Well, that wasn’t generally a problem with most of the bad seeds I’ve encountered. More often than not they’re afraid of me, so that makes it easy for me to take them out. Only a few ever figured out my weakness; it was kept pretty quiet, as you can imagine. I had a lot of trouble with them when I was younger. Lex Luthor was a royal pain in the ass, in all honesty. Though he was no match for me eventually. You can only harass someone so long before you either get tired of it, have other things to do or move on with your life. He'd badger me, push me into a locked room, and try to taunt me to death. He even tried recordings of constant belligerence so he could go out and get groceries or run other errands, but I’d just blow his tape decks against a wall, or take out the speakers with well-aimed loogies. In the end, he couldn’t be bothered to keep it up; he figured it was better to go straight than to waste more time trying to off me.

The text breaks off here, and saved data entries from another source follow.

==> src/hw/fpFormatPkg.sv <==
package fpFormatPkg;

  // Memory word format selected by a load or a store
  typedef enum logic {
    FmtSingle = 1'b0,
    FmtDouble = 1'b1
  } memFmt_e;

  // IEEE single field layout
  localparam int SglExpWidth  = 8;
  localparam int SglFracWidth = 23;
  localparam int SglBias      = 127;

  // IEEE double field layout
  localparam int DblExpWidth  = 11;
  localparam int DblFracWidth = 52;
  localparam int DblBias      = 1023;

endpackage

==> src/hw/fpNativePkg.sv <==
package fpNativePkg;

  // Layout of a register file entry
  typedef enum logic {
    PrecExt = 1'b0,   // Extended with explicit integer bit
    PrecDbl = 1'b1    // Native double with hidden one
  } nativePrec_e;

  // One 80-bit register word read through the view its tag names
  typedef union packed {
    struct packed {
      logic        sign;
      logic [14:0] exp;
      logic [63:0] sig;   // Bit 63 is the integer bit
    } ext;
    struct packed {
      logic [14:0] pad;
      logic        sign;
      logic [11:0] exp;   // Widened exponent
      logic [51:0] frac;
    } dbl;
  } nativeWord_u;

  localparam int ExtBias    = 16383;
  localparam int NatDblBias = 2047;

  // All-ones exponents mark infinity and NaN
  localparam logic [14:0] ExtExpMax    = 15'h7fff;
  localparam logic [11:0] NatDblExpMax = 12'hfff;

endpackage

==> src/hw/fpLeadingOne.sv <==
`timescale 1ns/1ps

module fpLeadingOne (
  input  logic [51:0] frac,
  output logic [5:0]  pos,
  output logic        found
);

  // Later iterations win, so the highest set bit sets pos
  always_comb begin
    pos   = '0;
    found = 1'b0;
    for (int i = 0; i < 52; i++) begin
      if (frac[i]) begin
        pos   = 6'(51 - i);   // Distance from the top bit
        found = 1'b1;
      end
    end
  end

endmodule

==> src/hw/fpLoadConvert.sv <==
`timescale 1ns/1ps

module fpLoadConvert
  import fpFormatPkg::*;
  import fpNativePkg::*;
(
  input  logic [63:0] ldData,
  input  memFmt_e     ldFmt,
  input  logic        ldToExt,
  output nativeWord_u nativeData,
  output nativePrec_e nativePrec
);

  localparam int DblExpTop = DblExpWidth + DblFracWidth - 1;
  localparam int SglExpTop = SglExpWidth + SglFracWidth - 1;

  logic [DblFracWidth-1:0] sglFrac;
  logic [DblFracWidth-1:0] dblFrac;
  logic [DblFracWidth-1:0] alignedFrac;
  logic [DblFracWidth-1:0] normFrac;
  logic [5:0]              sglPos;
  logic [5:0]              dblPos;
  logic [5:0]              leadPos;
  logic                    sglFound;
  logic                    dblFound;
  logic                    leadFound;
  logic                    sign;
  logic [DblExpWidth-1:0]  biasedExp;
  logic [DblExpWidth-1:0]  bias;
  logic                    expZero;
  logic                    expMax;
  logic                    isZero;
  logic [15:0]             unbExp;

  assign sglFrac = {ldData[SglFracWidth-1:0], {(DblFracWidth - SglFracWidth){1'b0}}};
  assign dblFrac = ldData[DblFracWidth-1:0];

  fpLeadingOne sglLead0 (
    .frac  (sglFrac),
    .pos   (sglPos),
    .found (sglFound)
  );

  fpLeadingOne dblLead0 (
    .frac  (dblFrac),
    .pos   (dblPos),
    .found (dblFound)
  );

  always_comb begin
    if (ldFmt == FmtDouble) begin
      sign        = ldData[DblExpTop+1];
      biasedExp   = ldData[DblExpTop:DblFracWidth];
      bias        = 11'(DblBias);
      alignedFrac = dblFrac;
      leadPos     = dblPos;
      leadFound   = dblFound;
      expMax      = &biasedExp;
    end else begin
      sign        = ldData[SglExpTop+1];
      biasedExp   = 11'(ldData[SglExpTop:SglFracWidth]);
      bias        = 11'(SglBias);
      alignedFrac = sglFrac;
      leadPos     = sglPos;
      leadFound   = sglFound;
      expMax      = &biasedExp[SglExpWidth-1:0];
    end
  end

  assign expZero = (biasedExp == '0);
  assign isZero  = expZero & ~leadFound;

  // Denormal input loses its leading one into the hidden bit
  assign normFrac = expZero ? alignedFrac << (7'(leadPos) + 7'd1) : alignedFrac;
  assign unbExp   = expZero ? 16'd0 - 16'(bias) - 16'(leadPos)
                            : 16'(biasedExp) - 16'(bias);

  assign nativePrec = ldToExt ? PrecExt : PrecDbl;

  always_comb begin
    nativeData = '0;
    if (ldToExt) begin
      nativeData.ext.sign = sign;
      if (expMax) begin
        nativeData.ext.exp = ExtExpMax;
        nativeData.ext.sig = {1'b1, alignedFrac, 11'b0};
      end else if (!isZero) begin
        nativeData.ext.exp = 15'(unbExp + 16'(ExtBias));
        nativeData.ext.sig = {1'b1, normFrac, 11'b0};
      end
    end else begin
      nativeData.dbl.sign = sign;
      if (expMax) begin
        nativeData.dbl.exp  = NatDblExpMax;
        nativeData.dbl.frac = alignedFrac;
      end else if (!isZero) begin
        nativeData.dbl.exp  = 12'(unbExp + 16'(NatDblBias));
        nativeData.dbl.frac = normFrac;
      end
    end
  end

endmodule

That bit about me reversing the spin of the earth in the very first Superman movie? What a joke. Any twelve year-old knows that wouldn’t have reversed time; it would have destroyed the planet, and Lois along with it. Probably most of the solar system eventually, too. Not only that, but I would never have affected a mass so many times larger than me even if I could have flown around it at near-light speeds. Stupid idea, but hey, it’s Hollywood, right? Reality is a lot different. Just imagine the irony: I try to make the earth go the wrong way and while it slows and comes to a stop, everything that’s not firmly anchored - and I mean firmly - keeps going at the same speed it was travelling before. What a bloody mess that would have been. Well, let’s face it; it’s likely the whole place would have been left totally uninhabitable or worse, in pieces.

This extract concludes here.